`src/rtl/gat_mac_pkg.sv`:
```
// Shared widths, tag layout and saturation helpers for the GAT multiply-accumulate pipe.
package gat_mac_pkg;

   localparam int DEF_A_WIDTH   = 12;
   localparam int DEF_B_WIDTH   = 8;
   localparam int DEF_P_WIDTH   = 18;
   localparam int DEF_ACC_WIDTH = 32;
   localparam int DEF_NUM_STAGE = 4;

   // Frame tags that travel alongside each beat through the product pipe.
   localparam int TAG_WIDTH = 2;
   localparam int TAG_FIRST = 0;
   localparam int TAG_LAST  = 1;

   // Width of the exact product of two operands.
   function automatic int full_width(input int a_w, input int b_w);
      return a_w + b_w;
   endfunction

   // Clamp an unsigned value into [0, 2^width-1].
   function automatic logic [63:0] sat_unsigned(input logic [63:0] value, input int width);
      logic [63:0] max_v;
      max_v = (64'd1 << width) - 64'd1;
      if (value > max_v) return max_v;
      return value;
   endfunction

   // Clamp a two's complement value into [-2^(width-1), 2^(width-1)-1].
   function automatic logic [63:0] sat_signed(input logic signed [63:0] value, input int width);
      logic signed [63:0] max_v;
      logic signed [63:0] min_v;
      max_v = (64'sd1 <<< (width - 1)) - 64'sd1;
      min_v = -max_v - 64'sd1;
      if (value > max_v) return max_v;
      if (value < min_v) return min_v;
      return value;
   endfunction

endpackage

```
`src/rtl/gat_mul_pipe.sv`:
```
// Pipelined signed/unsigned multiplier with clock enable and a parallel valid/tag shift register.
// Stage 1 holds the extended operands, stage 2 the product, later stages only delay.
module gat_mul_pipe
   import gat_mac_pkg::*;
#(
   parameter int A_WIDTH   = DEF_A_WIDTH,
   parameter int B_WIDTH   = DEF_B_WIDTH,
   parameter int NUM_STAGE = DEF_NUM_STAGE,
   parameter int SIGNED_A  = 0,
   parameter int SIGNED_B  = 0,
   localparam int PW       = full_width(A_WIDTH, B_WIDTH)
) (
   input  logic                 clk,
   input  logic                 reset,
   input  logic                 ce,
   input  logic                 in_valid,
   input  logic [A_WIDTH-1:0]   in_a,
   input  logic [B_WIDTH-1:0]   in_b,
   input  logic [TAG_WIDTH-1:0] in_tag,
   output logic                 out_valid,
   output logic [PW-1:0]        out_prod,
   output logic [TAG_WIDTH-1:0] out_tag
);

   logic [PW-1:0]        a_ext, b_ext;
   logic [PW-1:0]        a_q, b_q;
   logic [PW-1:0]        prod_q [2:NUM_STAGE];
   logic [NUM_STAGE:1]   valid_q;
   logic [TAG_WIDTH-1:0] tag_q  [1:NUM_STAGE];

   // Extend both operands to the full product width so one multiply serves every signedness mix.
   always_comb begin
      if (SIGNED_A != 0) a_ext = PW'($signed(in_a));
      else               a_ext = PW'(in_a);
      if (SIGNED_B != 0) b_ext = PW'($signed(in_b));
      else               b_ext = PW'(in_b);
   end

   // Operand, product and delay registers; reset flushes every in-flight beat, ce=0 freezes all.
   always_ff @(posedge clk) begin
      if (reset) begin
         a_q     <= '0;
         b_q     <= '0;
         valid_q <= '0;
         for (int i = 1; i <= NUM_STAGE; i++) tag_q[i] <= '0;
         for (int i = 2; i <= NUM_STAGE; i++) prod_q[i] <= '0;
      end else if (ce) begin
         a_q        <= a_ext;
         b_q        <= b_ext;
         valid_q[1] <= in_valid;
         tag_q[1]   <= in_tag;
         prod_q[2]  <= a_q * b_q;
         valid_q[2] <= valid_q[1];
         tag_q[2]   <= tag_q[1];
         for (int i = 3; i <= NUM_STAGE; i++) begin
            prod_q[i]  <= prod_q[i-1];
            valid_q[i] <= valid_q[i-1];
            tag_q[i]   <= tag_q[i-1];
         end
      end
   end

   assign out_valid = valid_q[NUM_STAGE];
   assign out_prod  = prod_q[NUM_STAGE];
   assign out_tag   = tag_q[NUM_STAGE];

endmodule

```
`src/rtl/gat_mac_pipe.sv`:
```
// Pipelined multiply-accumulate: product pipe, per-product result sizer, framed accumulator.
// Handshake: a beat is taken on every clk edge with ce=1 and in_valid=1 (no backpressure);
// out_valid / out_acc_valid are only meaningful on edges where ce=1, and hold while ce=0.
module gat_mac_pipe
   import gat_mac_pkg::*;
#(
   parameter int A_WIDTH   = DEF_A_WIDTH,
   parameter int B_WIDTH   = DEF_B_WIDTH,
   parameter int P_WIDTH   = DEF_P_WIDTH,
   parameter int ACC_WIDTH = DEF_ACC_WIDTH,
   parameter int NUM_STAGE = DEF_NUM_STAGE,
   parameter int SIGNED_A  = 0,
   parameter int SIGNED_B  = 0,
   parameter int SAT_EN    = 0
) (
   input  logic                 clk,
   input  logic                 reset,
   input  logic                 ce,
   input  logic                 in_valid,
   input  logic [A_WIDTH-1:0]   in_a,
   input  logic [B_WIDTH-1:0]   in_b,
   input  logic                 in_first,
   input  logic                 in_last,
   output logic                 out_valid,
   output logic [P_WIDTH-1:0]   out_p,
   output logic                 out_acc_valid,
   output logic [ACC_WIDTH-1:0] out_acc,
   output logic                 acc_ovf
);

   localparam int PW      = full_width(A_WIDTH, B_WIDTH);
   localparam bit PSIGNED = (SIGNED_A != 0) || (SIGNED_B != 0);

   logic                 mul_valid;
   logic [PW-1:0]        mul_prod;
   logic [TAG_WIDTH-1:0] mul_tag;

   logic [63:0]          prod64;
   logic [ACC_WIDTH-1:0] prod_ext;
   logic [ACC_WIDTH-1:0] acc_q;
   logic [ACC_WIDTH:0]   sum_wide;
   logic [ACC_WIDTH-1:0] sat_val;
   logic                 add_ovf;
   logic [ACC_WIDTH-1:0] acc_next;
   logic                 ovf_next;

   gat_mul_pipe #(
      .A_WIDTH   (A_WIDTH),
      .B_WIDTH   (B_WIDTH),
      .NUM_STAGE (NUM_STAGE),
      .SIGNED_A  (SIGNED_A),
      .SIGNED_B  (SIGNED_B)
   ) u_mul (
      .clk       (clk),
      .reset     (reset),
      .ce        (ce),
      .in_valid  (in_valid),
      .in_a      (in_a),
      .in_b      (in_b),
      .in_tag    ({in_last, in_first}),
      .out_valid (mul_valid),
      .out_prod  (mul_prod),
      .out_tag   (mul_tag)
   );

   assign out_valid = mul_valid;

   // Size the product to P_WIDTH: plain truncation, or clamping to the signed/unsigned range.
   always_comb begin
      if (PSIGNED) prod64 = 64'($signed(mul_prod));
      else         prod64 = 64'(mul_prod);
      if (SAT_EN == 0)  out_p = mul_prod[P_WIDTH-1:0];
      else if (PSIGNED) out_p = P_WIDTH'(sat_signed(prod64, P_WIDTH));
      else              out_p = P_WIDTH'(sat_unsigned(prod64, P_WIDTH));
   end

   // Next accumulator value: first beat loads, otherwise add with overflow detect and optional clamp.
   always_comb begin
      if (PSIGNED) prod_ext = ACC_WIDTH'($signed(mul_prod));
      else         prod_ext = ACC_WIDTH'(mul_prod);
      sum_wide = {1'b0, acc_q} + {1'b0, prod_ext};
      if (PSIGNED) begin
         add_ovf = (acc_q[ACC_WIDTH-1] == prod_ext[ACC_WIDTH-1]) &&
                   (sum_wide[ACC_WIDTH-1] != acc_q[ACC_WIDTH-1]);
         sat_val = acc_q[ACC_WIDTH-1] ? {1'b1, {(ACC_WIDTH-1){1'b0}}}
                                      : {1'b0, {(ACC_WIDTH-1){1'b1}}};
      end else begin
         add_ovf = sum_wide[ACC_WIDTH];
         sat_val = '1;
      end
      if (mul_tag[TAG_FIRST]) begin
         acc_next = prod_ext;
         ovf_next = 1'b0;
      end else begin
         if (add_ovf && (SAT_EN != 0)) acc_next = sat_val;
         else                          acc_next = sum_wide[ACC_WIDTH-1:0];
         ovf_next = acc_ovf | add_ovf;
      end
   end

   // Accumulator stage: updates on valid beats, publishes the frame sum on the last beat.
   always_ff @(posedge clk) begin
      if (reset) begin
         acc_q         <= '0;
         acc_ovf       <= 1'b0;
         out_acc       <= '0;
         out_acc_valid <= 1'b0;
      end else if (ce) begin
         out_acc_valid <= mul_valid & mul_tag[TAG_LAST];
         if (mul_valid) begin
            acc_q   <= acc_next;
            acc_ovf <= ovf_next;
            if (mul_tag[TAG_LAST]) out_acc <= acc_next;
         end
      end
   end

endmodule

```
`config.mk`:
```
export PLATFORM = sky130hd
export DESIGN_NAME = gat_mac_pipe
export DESIGN_NICKNAME = d
export VERILOG_FILES = /design/src/rtl/gat_mac_pkg.sv /design/src/rtl/gat_mul_pipe.sv /design/src/rtl/gat_mac_pipe.sv
export SDC_FILE = /design/constraint.sdc
export NUM_CORES = 1
export LEC_CHECK = 0
export ABC_AREA = 1
export CAP_MARGIN = 5
export CORE_AREA = 2 2 173 175
export DETAILED_ROUTE_END_ITERATION = 10
export DIE_AREA = 0 0 175 177
export PLACE_DENSITY = 0.63
export SLEW_MARGIN = 20
export SYNTH_ARGS = -nofsm -noshare
export SYNTH_HDL_FRONTEND = slang
export SYNTH_SLANG_ARGS = --single-unit
```
`constraint.sdc`:
```
create_clock -name clk -period 7.09 [get_ports clk]
set_clock_uncertainty 0.2 [all_clocks]
set_input_delay 1.0635 -clock clk [delete_from_list [all_inputs] [get_ports clk]]
set_output_delay 1.0635 -clock clk [all_outputs]
set_load 0.01 [all_outputs]
```
==> flow_summary_export.csv, run 1 <==
group,metric,value,unit
synthesis,yosys_warnings,0,
grt,use_met2,0.3371,
grt,met3_usage,0.02620,
route,viasPerCell,4.688,
clocking,cts_buffers,17,
clocking,holdBufCountCts,0,
floorplanning,num_rows,63,
cells_and_area,fillers,2944,
hold_path,hp-class,"reg2reg",
timing,period_minus_slack,4.971,ns
route,drtPass1Iterations,5,
timing,tns,0,ns
synthesis,synth_top_area_frac,0.1771,
outcome,status,"complete, no violations",
grt,grt_max_degree,74,
placement,dpl.hpwl,21.24,mm
setup_path,crit_family,"adder cells",
clocking,h-tree-depth,4,
run,cap_violations,0,
setup_path,startpoint,"u_mul.b_q[5]$_SDFFE_PP0P_",
grt,grt-busiest-layer,"met2",
route,drt_iter0_drc,597,
grt,grt_first_pass_wirelength,46.24,mm
timing,finalSetupViolCount,0,
grt,antenna_found_initial,0,
pwr,clkPwrFrac,0.439,
pwr,switching_share,0.2524,
pwr,power.internal,1.634,mW
synthesis,yosysMostFrequentCell,"nand2_1",
floorplanning,die_w,175,um
timing,fmax,201.2,MHz
synthesis,syn_inst,1588,
timing,hold_slack,0.2772,ns
grt,grt-ovfl-total,0,
route,vias,9466,
setup_path,cp_slowest_cell,"o41ai_1",
floorplanning,start_util,0.3942,
setup_path,cpPeakStageDelay,0.64,ns
route,postRouteAntennaNets,0,
timing,slew_violations,0,
clocking,cts.sinks,158,
placement,dp_slack,2.099,ns
setup_path,crit_chain,"nand2_1, inv_1, fa_1, fa_1, fa_1, inv_1, fa_1, inv_1, ha_1, nand2_1, nor2_1, inv_1, o41ai_1, nand2_1, nand2_1, nor2_1",
route,wl_per_cell,13.80,um
timing,period_share,0.7012,
placement,gp_congestion,0.9086,
setup_path,cp-start-kind,"flip-flop",
synthesis,synth_seq_cells,158,
synthesis,syn_nets,1735,
clocking,clk_latency,0.42,ns
synthesis,synth_edf_count,68,
clocking,clockBufferDepth,2,
cells_and_area,seqCellArea,3844,um^2
clocking,path_clk_slew,0.07,ns
synthesis,async_reset_ff_frac,0,
floorplanning,coreArea,29240,um^2
grt,grtUsageMet1,0.2301,
route,route.detailed.drc,0,
floorplanning,pin_count,79,
setup_path,worstReg2RegEnd,"u_mul.prod_q[2][14]$_SDFFCE_PN0P_",
timing,hold_viol,0,
pwr,leakage,6.725,nW
synthesis,ys_types,47,
synthesis,synthTopCellsByCount,"nand2_1 (389), inv_1 (358), nor2_1 (143), dfxtp_1 (90), nand3_1 (90)",
clocking,clk_root_buffer_cell,"clkbuf_16",
setup_path,crit_buf_inv,4,
pwr,powerDensity,167.0,nW/um^2
cells_and_area,drive_gt1_frac,0.05402,
timing,tightest_slew,1.059,ns
setup_path,setup.worst_path.end_class,"flip-flop",
floorplanning,die_area,30980,um^2
setup_path,regToRegStartpoint,"u_mul.b_q[5]$_SDFFE_PP0P_",
grt,grtUsageTotal,0.1875,
setup_path,crit_end,"u_mul.prod_q[2][14]$_SDFFCE_PN0P_",
clocking,cts-resized-gates,0,
synthesis,ys.flop_type,"dfxtp_1",
setup_path,worstPathRequired,7.06,ns
synthesis,yosysTopAreaCell,"edfxtp_1",
cells_and_area,diodes,0,
synthesis,netlist_area,11530,um^2
clocking,tritoncts,"built",
floorplanning,die_y,177,um
route,wirelength,27.87,mm
setup_path,critPathKind,"reg2reg",
setup_path,reg2reg_depth,16,
grt,grt_pass1_vias,9393,
timing,rsz0062_at_grt,"false",
cells_and_area,fin_nets,1763,
synthesis,synth_area_per_cell,7.259,um^2
setup_path,r2r_setup_slack,2.12,ns
setup_path,path_max_fanout,13,
synthesis,synthTopCellsByArea,"edfxtp_1 (18%), dfxtp_1 (16%), nand2_1 (13%), inv_1 (12%), fa_1 (11%)",
synthesis,ys_seq_area_frac,0.3334,
timing,slew_headroom,0.2916,
setup_path,cp.arrival,4.94,ns
cells_and_area,multiInputGateArea,5946,um^2
setup_path,crit_cells,16,
pwr,p_sw,0.5517,mW
clocking,cts_setup_buffers,0,
placement,port_buffers,78,
cells_and_area,area_delta_synth_final,13.50,%
timing,finalWorstSetupSlack,2.119,ns
pwr,comb_power_share,0.094,
pwr,peakVddDrop,0.0001609,V
pwr,seqPwrFrac,0.468,
## power groups by stage
stage / clock, mW / combinational, mW / sequential, mW
after floorplan: 0 / 0.166 / 1.01
after global placement: 0 / 0.203 / 1.04
after detailed placement: 0 / 0.206 / 1.04
after CTS: 0.974 / 0.208 / 1.02
after global routing: 1.01 / 0.236 / 1.03
final: 0.959 / 0.205 / 1.02
## metrics by stage
stage                 util  std cells  instance area [um^2]  total power [mW]
floorplan                -       1588                 11530             1.181
CTS                 0.4474       2019                 13080             2.204
global placement    0.4266       1987                 12480             1.243
detailed placement  0.4266       1987                 12480             1.248
global route        0.4474       2019                 13080             2.269
finish              0.4474       2019                 13080             2.186
## cells in the final DEF, fill, tap and decap left out, types with 3 or more instances in the layout
cell,n
nor3_2,3
o21a_1,12
nand2_2,14
nand4_1,7
clkbuf_1,3
o211ai_1,10
inv_2,8
or2_1,3
nand2_1,388
clkinv_2,3
a21oi_1,66
nor2_4,6
dfxtp_1,90
clkbuf_16,19
nor4_1,3
nor3_1,7
nand3_2,9
nand3_1,90
o21bai_1,9
ha_1,60
nor2_1,142
o21ai_0,61
clkdlybuf4s50_1,78
edfxtp_1,68
or2_2,3
o21ai_1,4
nor2_2,6
inv_1,356
buf_4,6
nand3b_1,5
fa_1,61
## per-layer routing
layer  share of wire  wire, um
met3           0.035       966
met2            0.50     13800
met1            0.45     12470
met5               0         0
met4           0.023       635
## final cells by class
cell class	count	share of cell area
clock buffer	23	0.03825
clock inverter	9	0.008129
inverter	366	0.1050
multi-input combinational	989	0.4544
sequential	158	0.2938
tap	390	0.03730
timing repair buffer	84	0.06312
## logic make-up (layout without fill, tap and decap cells)
family          Yosys count  in the layout  share of synthesized area
simple gates            690            690                     0.2557
buf+inv                 441            482                     0.1516
compound gates          174            174                    0.08499
flops                   158            158                     0.3334
fa+ha+maj               121            121                     0.1711
xor+xnor                  3              3                   0.002280
mux                       1              1                  0.0008684
## worst min-delay path: cells and delay by family (launching register included)
family | cells | cell delay, ns
buffers and inverters | 1 | 0.05
AO/OA/AOI/OAI | 1 | 0.07
flip-flops | 1 | 0.30
## state kept, by name, indices dropped and copies added (netlist names)
| name | cells |
|---|---|
| u_mul.valid_q | 4 |
| u_mul.prod_q | 60 |
| u_mul.tag_q | 8 |
| u_mul.b_q | 8 |
| u_mul.a_q | 12 |
| out_acc | 32 |
| out_acc_valid | 1 |
| acc_ovf | 1 |
| acc_q | 32 |
## how the worst min path moves through the flow
stage / startpoint / to / slack, ns / depth (start not counted)
5_1_grt: u_mul.tag_q[0][9]$_SDFFCE_PN0P_ / out_acc[1]$_SDFFE_PP0P_ / 0.31 / 1
3_3_place_gp: u_mul.valid_q[1]$_SDFFE_PP0P_ / u_mul.valid_q[2]$_SDFFE_PP0P_ / 0.26 / 2
2_1_floorplan: u_mul.valid_q[1]$_SDFFE_PP0P_ / u_mul.valid_q[2]$_SDFFE_PP0P_ / 0.24 / 2
3_5_place_dp: u_mul.valid_q[1]$_SDFFE_PP0P_ / u_mul.valid_q[2]$_SDFFE_PP0P_ / 0.27 / 2
4_1_cts: u_mul.valid_q[1]$_SDFFE_PP0P_ / u_mul.valid_q[2]$_SDFFE_PP0P_ / 0.28 / 2
6_report: u_mul.valid_q[3]$_SDFFE_PP0P_ / u_mul.valid_q[3]$_SDFFE_PP0P_ / 0.28 / 2
No activity file was read; power rests on OpenSTA's default activity.
==> run 2, diff against run 1 <==
--- a/config.mk
+++ b/config.mk
@@ -10,7 +10,7 @@
 export CORE_AREA = 2 2 173 175
 export DETAILED_ROUTE_END_ITERATION = 10
 export DIE_AREA = 0 0 175 177
-export PLACE_DENSITY = 0.63
+export PLACE_DENSITY = 0.66
 export SLEW_MARGIN = 20
 export SYNTH_ARGS = -nofsm -noshare
 export SYNTH_HDL_FRONTEND = slang
==> constraint.sdc (replaced) <==
create_clock -name clk -period 4.3 [get_ports clk]
set_clock_uncertainty 0.2 [all_clocks]
set_input_delay 0.645 -clock clk [delete_from_list [all_inputs] [get_ports clk]]
set_output_delay 0.645 -clock clk [all_outputs]
set_load 0.01 [all_outputs]
==> flow_summary_export.csv, run 2 (same netlist as run 1, synthesis figures left out) <==
group,metric,value,unit
floorplanning,die_w,175,um
route,drtPass1Iterations,7,
cells_and_area,largest_reg_flops,60,
timing,slew_violations,0,
floorplanning,num_rows,63,
placement,dpl-instance-area,12970,um^2
floorplanning,die_y,177,um
cells_and_area,design_area,14260,um^2
timing,finalWorstSetupSlack,0.03030,ns
placement,dpl.hpwl,21.78,mm
clocking,cts.sinks,158,
clocking,clockBufferDepth,2,
grt,grt_pass1_vias,9761,
setup_path,worstPathRequired,4.29,ns
cells_and_area,instances_no_fill,2103,
cells_and_area,largest_register,"u_mul.prod_q",
route,viasPerCell,4.750,
grt,grt_first_pass_wirelength,47.12,mm
clocking,path_clk_slew,0.07,ns
route,postRouteAntennaNets,0,
setup_path,cp.arrival,4.26,ns
setup_path,setup.worst_path.end_class,"flip-flop",
run,cap_violations,0,
cells_and_area,diodes,0,
clocking,clk_latency,0.43,ns
outcome,status,"complete, no violations",
floorplanning,start_util,0.3942,
pwr,leakage,7.248,nW
hold_path,hp-class,"reg2reg",
floorplanning,pin_count,79,
timing,tightest_slew,0.9976,ns
setup_path,path_max_fanout,6,
timing,fmax,234.2,MHz
cells_and_area,reg.largest.list,"u_mul.prod_q: 60 flops, acc_q: 32 flops, out_acc: 32 flops",
timing,rsz0062_at_grt,"true",
placement,gp_congestion,0.9363,
setup_path,cp-start-kind,"flip-flop",
route,wl_per_cell,13.85,um
clocking,h-tree-depth,4,
grt,grt_max_degree,74,
timing,hold_viol,0,
cells_and_area,final_common_cell,"nand2_1",
floorplanning,coreArea,29240,um^2
placement,place_inst,2049,
cells_and_area,final_core_util,0.4876,
setup_path,critPathKind,"reg2reg",
placement,port_buffers,78,
cells_and_area,final_cell_mix,"nand2_1 (371), inv_1 (333), nor2_1 (138), nand3_1 (86), clkdlybuf4s50_1 (78)",
route,wirelength,29.13,mm
clocking,cts_buffers,17,
grt,grt-ovfl-total,0,
pwr,peakVddDrop,0.0002172,V
grt,grtUsageTotal,0.1900,
route,vias,9989,
floorplanning,die_area,30980,um^2
timing,period_share,0.9930,
timing,slew_headroom,0.3342,
route,drt_iter0_drc,662,
clocking,clk_root_buffer_cell,"clkbuf_16",
cells_and_area,area_delta_synth_final,23.71,%
cells_and_area,fin_nets,1847,
cells_and_area,drive_gt1_frac,0.1635,
timing,finalSetupViolCount,0,
clocking,tritoncts,"built",
pwr,powerDensity,258.8,nW/um^2
route,route.detailed.drc,0,
placement,dp_slack,-0.3430,ns
timing,period_minus_slack,4.270,ns
grt,antenna_found_initial,0,
run 2: timing repair:
action                     in CTS  in global routing
hold buffers                    0                  0
gates resized for setup        66                 93
buffers inserted               11                 11
pin swaps                      29                 57
setup endpoints to repair      12                 11
run 2: worst paths after layout:
| kind | start | end | slack, ns | cells after the start |
|---|---|---|---|---|
| worst min-delay path | u_mul.valid_q[1]$_SDFFE_PP0P_ | u_mul.valid_q[2]$_SDFFE_PP0P_ | 0.27 | 2 |
| worst max register to register | u_mul.b_q[4]$_SDFFE_PP0P_ | u_mul.prod_q[2][15]$_SDFFCE_PN0P_ | 0.03 | 19 |
| worst min register to register | u_mul.valid_q[1]$_SDFFE_PP0P_ | u_mul.valid_q[2]$_SDFFE_PP0P_ | 0.27 | 2 |
| worst max-delay path | u_mul.b_q[4]$_SDFFE_PP0P_ | u_mul.prod_q[2][15]$_SDFFCE_PN0P_ | 0.03 | 19 |
run 2: where the power goes:
part | switching (mW) | leakage [nW] | internal (mW) | total [mW]
registers | 0.0481 | 1.49 | 1.62 | 1.67
clock network | 0.704 | 0.289 | 0.824 | 1.53
logic | 0.275 | 5.47 | 0.219 | 0.495
total | 1.03 | 7.25 | 2.66 | 3.69
run 2: cell type report:
cell class,instances,area [um^2]
Clock buffer,18,429.2
Clock inverter,14,151.4
Inverter,366,1376
Timing Repair Buffer,168,1538
Fill cell,2844,14980
Tap cell,390,488.0
Multi-Input combinational cell,989,6386
Sequential cell,158,3891
run 2: critical path, stage by stage, from the launching register on:
cell	delay, ns
dfxtp_4	0.40
buf_6	0.14
nand2_4	0.05
fa_1	0.50
fa_1	0.51
inv_2	0.05
fa_1	0.53
inv_1	0.05
fa_1	0.48
inv_2	0.05
ha_4	0.29
nand2_4	0.05
a21oi_4	0.16
nor2_4	0.07
o21ai_4	0.18
nand2_1	0.09
nand2_2	0.08
nand2_1	0.05
nand2_1	0.05
nor2_1	0.04
run 2: per-layer routing:
layer  share of wire  vias up  GRT usage
li1                -     5062          -
met1            0.44     4677     0.2271
met2            0.51      214     0.3501
met3           0.032       36    0.02771
met4           0.020        0    0.06076
met5               0        -          0
run 2: stage by stage:
step	setup TNS (ns)	power, mW	hold WS [ns]
after floorplan	0	1.952	0.2441
after global placement	-1.687	2.107	0.2548
after detailed placement	-2.517	2.117	0.2599
after CTS	-0.01141	3.677	0.2721
after global routing	-0.7990	3.832	0.2874
final	0	3.690	0.2708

**What the task asks**. When the string "decap" occurs in a line of the material, that line belongs in the answer.

**Final answer**.
## cells in the final DEF, fill, tap and decap left out, types with 3 or more instances in the layout
## logic make-up (layout without fill, tap and decap cells)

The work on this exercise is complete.